I want her to grow up and still be able to communicate with me openly about what is going on in her life. I don’t want to be shut out when there are issues or problems that she is facing. While I know teens hold their friends in high regard, I hope to be right along up there in a supportive manner. I two was a teenage, a long time ago, but I remember it all. The puberty, braces, acne, the shyness and awkwardness around boys.

There are 5 things that I want to tell my teenage girl.

1. Be yourself

Don’t try to fit in with the crowd, don’t try to change yourself so others will like. Just be you. You will hate yourself when you discover that those people are not your true friends, and you’ll realize that if they were, they would like you for who you are.

2. Your appearance does matter like it or not

If someone dresses like a duck, they may or may not be a duck.  However, a duck is the first thought that comes to mind. If someone dresses provocatively, what is the first thought that will come to mind? The way you dress gives people their first impression of you which you can only do once. If you don’t want to gawked at then don’t give boys a reason to. It’s about the message that you want to send to others, how do you want to be treated? Then dress accordingly.

3. Forget drama

You will go through problems that may seem like it is the end of the world. But if you stop to take a breath, have a snack, a shower or a nap. Afterward, you will find that it is not the end of the world. Gossiping won’t get you anywhere and will only cause pain to you or those who you are talking about. Which brings me to my next point.

4. Surround yourself with like minded people

Great friends can last a lifetime, however, if you don’t want to be surrounded by drama then you need to surround yourself with people who feel the same way as you. You can’t say I don’t want to something but then have a close friend doing exactly those things that you vowed not to do.

5. I will always be here

I remember getting into trouble and thinking what in the world would my mother think of me.
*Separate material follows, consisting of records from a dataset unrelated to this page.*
This design comes from an exercise in tuning for small area and a short achievable clock period on the open sky130 flow, not from production work.
In this exercise RTL edits were held to simulation tests only and were not proved equivalent to the original.

===== flow/run.sh =====
#!/bin/bash
# synth_recipe.tcl (not shown) runs the flow's synth.tcl, then flattens the netlist and writes it again
# the make line also repeats each setting of config.mk as NAME=value (left out here)
make -C /OpenROAD-flow-scripts/flow DESIGN_CONFIG=/design/flow/config.mk WORK_HOME=/design/flow/orfs CLKGATE_MAP_FILE= SYNTH_SCRIPT=/design/flow/synth_recipe.tcl finish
I want my daughter to know no matter how big her problems are that I will always be here to comfort and support her no matter the problems she goes through. Sometimes we don’t realize how much they still need to hear I love you once they are older, but I think it’s something we’ll always continue to do even when they’re out of the cute baby phase.
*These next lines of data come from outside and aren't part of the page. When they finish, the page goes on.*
This design comes from an exercise in tuning for a short achievable clock period and few clock cycles on the open sky130 flow, not from production work.
The RTL was checked by simulation tests, not by an equivalence proof against the original design.
Power figures rest on the tool's default switching activity, not on a simulated workload.

==> job 5574 <==
==> flow/design.v <==
module fde_core (
    input  wire        clk,
    input  wire        rst,            
    input  wire [7:0]  key,            
    output wire [7:0]  mem_addr,
    output wire        mem_we,
    output wire [15:0] mem_wdata,
    input  wire [15:0] mem_rdata,
    output reg  [15:0] out_data,
    output reg         out_valid,
    output reg  [15:0] disp_data,
    output reg         disp_data_valid,
    output reg  [15:0] disp_ctrl,
    output reg         disp_ctrl_valid,
    output reg         halted,
    output reg  [1:0]  fault,
    output reg  [15:0] fault_info
);
    localparam [1:0] FAULT_NONE        = 2'd0;
    localparam [1:0] FAULT_INVALID_OP  = 2'd1;
    localparam [1:0] FAULT_ADDR_RANGE  = 2'd3;
    localparam [7:0] OP_NOP = 8'h00, OP_LDA = 8'h01, OP_ADD = 8'h02, OP_SUB = 8'h03,
                     OP_STA = 8'h04, OP_LDI = 8'h05, OP_JMP = 8'h06, OP_JC  = 8'h07,
                     OP_JZ  = 8'h08, OP_SHL = 8'h09, OP_SHR = 8'h0A, OP_KEY = 8'h0B,
                     OP_OUT = 8'h0E, OP_HLT = 8'h0F, OP_PSH = 8'h10, OP_POP = 8'h11,
                     OP_CAL = 8'h12, OP_RET = 8'h13, OP_LSP = 8'h14, OP_DSD = 8'h15,
                     OP_DSC = 8'h16;
    reg [15:0] reg_a;
    reg        carry;
    reg        zero;
    reg [3:0]  sp;
    reg [7:0]  ma;         
    reg        mw;         
    reg [15:0] mwd;        
    reg        pk_fetch;   
    wire [7:0] ma_p1 = ma + 8'd1;
    assign mem_addr  = ma;
    assign mem_we    = mw;
    assign mem_wdata = mwd;
    reg        have;
    reg [7:0]  ir_op;
    reg [7:0]  ir_opd;
    reg [7:0]  nseq;       
    reg [7:0]  nseq_p1;    
    reg d_lda, d_add, d_sub, d_sta, d_psh, d_pop, d_cal, d_ret;
    reg d_ldi, d_key, d_shl, d_shr, d_out, d_dsd, d_dsc, d_lsp, d_hlt, d_bad;
    localparam CL = 5;
    localparam NL = 1 << CL;
    reg [NL-1:0] c_val;
    reg [15:0] pf_word;
    reg        pf_ok;
    wire jx     = have & !halted;                        
    wire j_mem  = d_lda | d_add | d_sub | d_sta | d_psh | d_pop;    
    wire ret_bad = d_ret & (mem_rdata[15:8] != 8'd0);
    wire halting = jx & (d_hlt | d_bad | ret_bad);
    wire [15:0] opb      = mem_rdata;
    wire [16:0] alu_sum  = {1'b0, reg_a} + {1'b0, opb};
    wire [16:0] alu_diff = {1'b0, reg_a} - {1'b0, opb};
    wire [15:0] alu_res  = d_sub ? alu_diff[15:0] : alu_sum[15:0];
    wire        alu_c    = d_sub ? ~alu_diff[16] : alu_sum[16];
    wire        alu_z    = d_sub ? (reg_a == opb)
                                 : ((reg_a ^ opb) == {reg_a[14:0] | opb[14:0], 1'b0});
    reg [15:0] a_aj;
    always @* begin
        a_aj = reg_a;
        if (jx) begin
            if (d_lda | d_pop) a_aj = mem_rdata;
            if (d_add | d_sub) a_aj = alu_res;
            if (d_ldi)         a_aj = {8'd0, ir_opd};
            if (d_key)         a_aj = {8'd0, key};
            if (d_shl)         a_aj = {reg_a[14:0], 1'b0};
            if (d_shr)         a_aj = {1'b0, reg_a[15:1]};
        end
    end
    wire c_aj = (jx & d_shl) ? reg_a[15] : (jx & d_shr) ? reg_a[0] :
                (jx & (d_add | d_sub)) ? alu_c : carry;
    wire z_aj = (jx & d_shl) ? (reg_a[14:0] == 15'd0) :
                (jx & d_shr) ? (reg_a[15:1] == 15'd0) :
                (jx & (d_add | d_sub)) ? alu_z : zero;
    reg [3:0] sp_aj;
    always @* begin
        sp_aj = sp;
        if (jx) begin
            if (d_psh | d_cal) sp_aj = sp + 4'd1;
            if (d_pop | d_ret) sp_aj = sp - 4'd1;
            if (d_lsp)         sp_aj = reg_a[3:0];
        end
    end
    wire        pf_use = pf_ok & !(mw & (ma == nseq));
    wire        n_from_pf = !pk_fetch & have & j_mem & pf_use;
    wire        n_valid = pk_fetch | n_from_pf;
    wire [15:0] n_word  = pk_fetch ? mem_rdata : pf_word;
    wire [7:0]  n_nseq  = pk_fetch ? ma_p1 : nseq_p1;
    wire [7:0]  n_op    = n_word[15:8];
    wire [7:0]  n_opd   = n_word[7:0];
    wire n_lda = (n_op == OP_LDA), n_add = (n_op == OP_ADD), n_sub = (n_op == OP_SUB);
    wire n_sta = (n_op == OP_STA), n_psh = (n_op == OP_PSH), n_pop = (n_op == OP_POP);
    wire n_cal = (n_op == OP_CAL), n_ret = (n_op == OP_RET);
    wire n_jmp = (n_op == OP_JMP), n_jc = (n_op == OP_JC), n_jz = (n_op == OP_JZ);
    wire n_dir  = n_lda | n_add | n_sub | n_sta;
    wire n_push = n_psh | n_cal;
    wire n_popr = n_pop | n_ret;
    wire n_memop = n_dir | n_push | n_popr;
    wire n_taken = n_jmp | (n_jc & c_aj) | (n_jz & z_aj);
    reg [7:0]  ma_n;
    reg        mw_n;
    reg [15:0] mwd_n;
    reg        pk_n;
    always @* begin
        ma_n  = n_nseq;
        mw_n  = 1'b0;
        mwd_n = a_aj;
        pk_n  = 1'b1;
        if (n_valid) begin
            if (n_memop) begin
                pk_n = 1'b0;
                mw_n = n_sta | n_push;
                if (n_dir)       ma_n = n_opd;
                else if (n_push) ma_n = {4'hF, sp_aj};
                else             ma_n = {4'hF, sp_aj - 4'd1};
                if (n_cal) mwd_n = {8'd0, n_nseq};
            end else if (n_taken) begin
                ma_n = n_opd;
            end
        end else begin
            if (d_cal)      ma_n = ir_opd;
            else if (d_ret) ma_n = mem_rdata[7:0];
            else            ma_n = nseq;
        end
        if (halting) mw_n = 1'b0;
    end
    wire [16*NL-1:0] c_words;
    wire [NL-1:0]    c_hit_a, c_hit_b;
    genvar gi;
    generate
        for (gi = 0; gi < NL; gi = gi + 1) begin : line
            reg [15:0]   data;
            reg [7-CL:0] tag;
            wire sel = (ma[CL-1:0] == gi);
            wire upd = mw & c_val[gi] & (tag == ma[7:CL]);
            always @(posedge clk) begin
                if (!rst && !halted && sel && (pk_fetch || upd)) begin
                    data <= pk_fetch ? mem_rdata : mwd;
                    tag  <= ma[7:CL];
                end
            end
            assign c_words[gi*16 +: 16] = data;
            assign c_hit_a[gi] = c_val[gi] & (tag == ma_p1[7:CL]);
            assign c_hit_b[gi] = c_val[gi] & (tag == nseq_p1[7:CL]);
        end
    endgenerate
    wire [CL-1:0] ia = ma_p1[CL-1:0];
    wire [CL-1:0] ib = nseq_p1[CL-1:0];
    wire        hit_a  = c_hit_a[ia];
    wire        hit_b  = c_hit_b[ib];
    wire [15:0] word_a = c_words[ia*16 +: 16];
    wire [15:0] word_b = c_words[ib*16 +: 16];
    always @(posedge clk) begin
        if (rst)
            c_val <= {NL{1'b0}};
        else if (!halted && pk_fetch)
            c_val[ma[CL-1:0]] <= 1'b1;
    end
    always @(posedge clk) begin
        if (rst) begin
            reg_a           <= 16'd0;
            carry           <= 1'b0;
            zero            <= 1'b0;
            sp              <= 4'd0;
            ma              <= 8'd0;
            mw              <= 1'b0;
            mwd             <= 16'd0;
            pk_fetch        <= 1'b1;
            have            <= 1'b0;
            ir_op           <= 8'd0;
            ir_opd          <= 8'd0;
            nseq            <= 8'd0;
            nseq_p1         <= 8'd0;
            {d_lda, d_add, d_sub, d_sta, d_psh, d_pop, d_cal, d_ret} <= 8'd0;
            {d_ldi, d_key, d_shl, d_shr, d_out, d_dsd, d_dsc, d_lsp, d_hlt, d_bad} <= 10'd0;
            pf_word         <= 16'd0;
            pf_ok           <= 1'b0;
            halted          <= 1'b0;
            fault           <= FAULT_NONE;
            fault_info      <= 16'd0;
            out_data        <= 16'd0;
            out_valid       <= 1'b0;
            disp_data       <= 16'd0;
            disp_data_valid <= 1'b0;
            disp_ctrl       <= 16'd0;
            disp_ctrl_valid <= 1'b0;
        end else begin
            out_valid       <= 1'b0;
            disp_data_valid <= 1'b0;
            disp_ctrl_valid <= 1'b0;
            if (halted) begin
                mw <= 1'b0;
            end else begin
                if (jx) begin
                    if (d_lda) reg_a <= mem_rdata;
                    if (d_add | d_sub) begin
                        reg_a <= alu_res;
                        carry <= alu_c;
                        zero  <= alu_z;
                    end
                    if (d_psh | d_cal) sp <= sp + 4'd1;
                    if (d_pop) begin
                        sp    <= sp - 4'd1;
                        reg_a <= mem_rdata;
                    end
                    if (d_ret) begin
                        if (ret_bad) begin
                            halted     <= 1'b1;
                            fault      <= FAULT_ADDR_RANGE;
                            fault_info <= mem_rdata;
                        end else begin
                            sp <= sp - 4'd1;
                        end
                    end
                    if (d_ldi) reg_a <= {8'd0, ir_opd};
                    if (d_key) reg_a <= {8'd0, key};
                    if (d_shl) begin
                        reg_a <= {reg_a[14:0], 1'b0};
                        carry <= reg_a[15];
                        zero  <= (reg_a[14:0] == 15'd0);
                    end
                    if (d_shr) begin
                        reg_a <= {1'b0, reg_a[15:1]};
                        carry <= reg_a[0];
                        zero  <= (reg_a[15:1] == 15'd0);
                    end
                    if (d_out) begin
                        out_data  <= reg_a;
                        out_valid <= 1'b1;
                    end
                    if (d_dsd) begin
                        disp_data       <= reg_a;
                        disp_data_valid <= 1'b1;
                    end
                    if (d_dsc) begin
                        disp_ctrl       <= reg_a;
                        disp_ctrl_valid <= 1'b1;
                    end
                    if (d_lsp) sp <= reg_a[3:0];
                    if (d_hlt) halted <= 1'b1;
                    if (d_bad) begin
                        halted     <= 1'b1;
                        fault      <= FAULT_INVALID_OP;
                        fault_info <= {8'd0, ir_op};
                    end
                end
                ma       <= ma_n;
                mw       <= mw_n;
                mwd      <= mwd_n;
                pk_fetch <= pk_n;
                have     <= n_valid;
                ir_op    <= n_op;
                ir_opd   <= n_opd;
                nseq     <= n_nseq;
                nseq_p1  <= n_nseq + 8'd1;
                d_lda    <= n_lda;
                d_add    <= n_add;
                d_sub    <= n_sub;
                d_sta    <= n_sta;
                d_psh    <= n_psh;
                d_pop    <= n_pop;
                d_cal    <= n_cal;
                d_ret    <= n_ret;
                d_ldi    <= (n_op == OP_LDI);
                d_key    <= (n_op == OP_KEY);
                d_shl    <= (n_op == OP_SHL);
                d_shr    <= (n_op == OP_SHR);
                d_out    <= (n_op == OP_OUT);
                d_dsd    <= (n_op == OP_DSD);
                d_dsc    <= (n_op == OP_DSC);
                d_lsp    <= (n_op == OP_LSP);
                d_hlt    <= (n_op == OP_HLT);
                d_bad    <= (n_op == 8'h0C) | (n_op == 8'h0D) | (n_op > 8'h16);
                if (pk_fetch) begin
                    pf_word <= word_a;
                    pf_ok   <= hit_a;
                end else begin
                    pf_word <= word_b;
                    pf_ok   <= hit_b & !(mw & (ma == nseq_p1));
                end
            end
        end
    end
endmodule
What do you want the teenage girls in your life to know? What advice would you pass on. I know my toddler is still quite a ways off from her teenage years, but I’ll be so sad once we get out of this cute baby phase and grows into a full fledge adult. I think her father will take it the hardest.

In Enough: 10 Things We Should Be Telling Teenage Girls, Kate Connor, addresses a lot of issues that teenage girls need to hear. I like the way she writes, it’s very straight to the point and witty. It’s a quick, easy to read book that keeps you engaged because as a mother who was formerly a teenager, I wished someone had told me some of those things a long time ago.

Kate writes about what girls should know about their bodies and their image, relationships, emotions, social media and giving your teenage girls a higher purpose. When teenagers are left idle they get themselves into trouble. If you can help them find a goal, hobby or direct them to a passion that they can work towards, you will only help them.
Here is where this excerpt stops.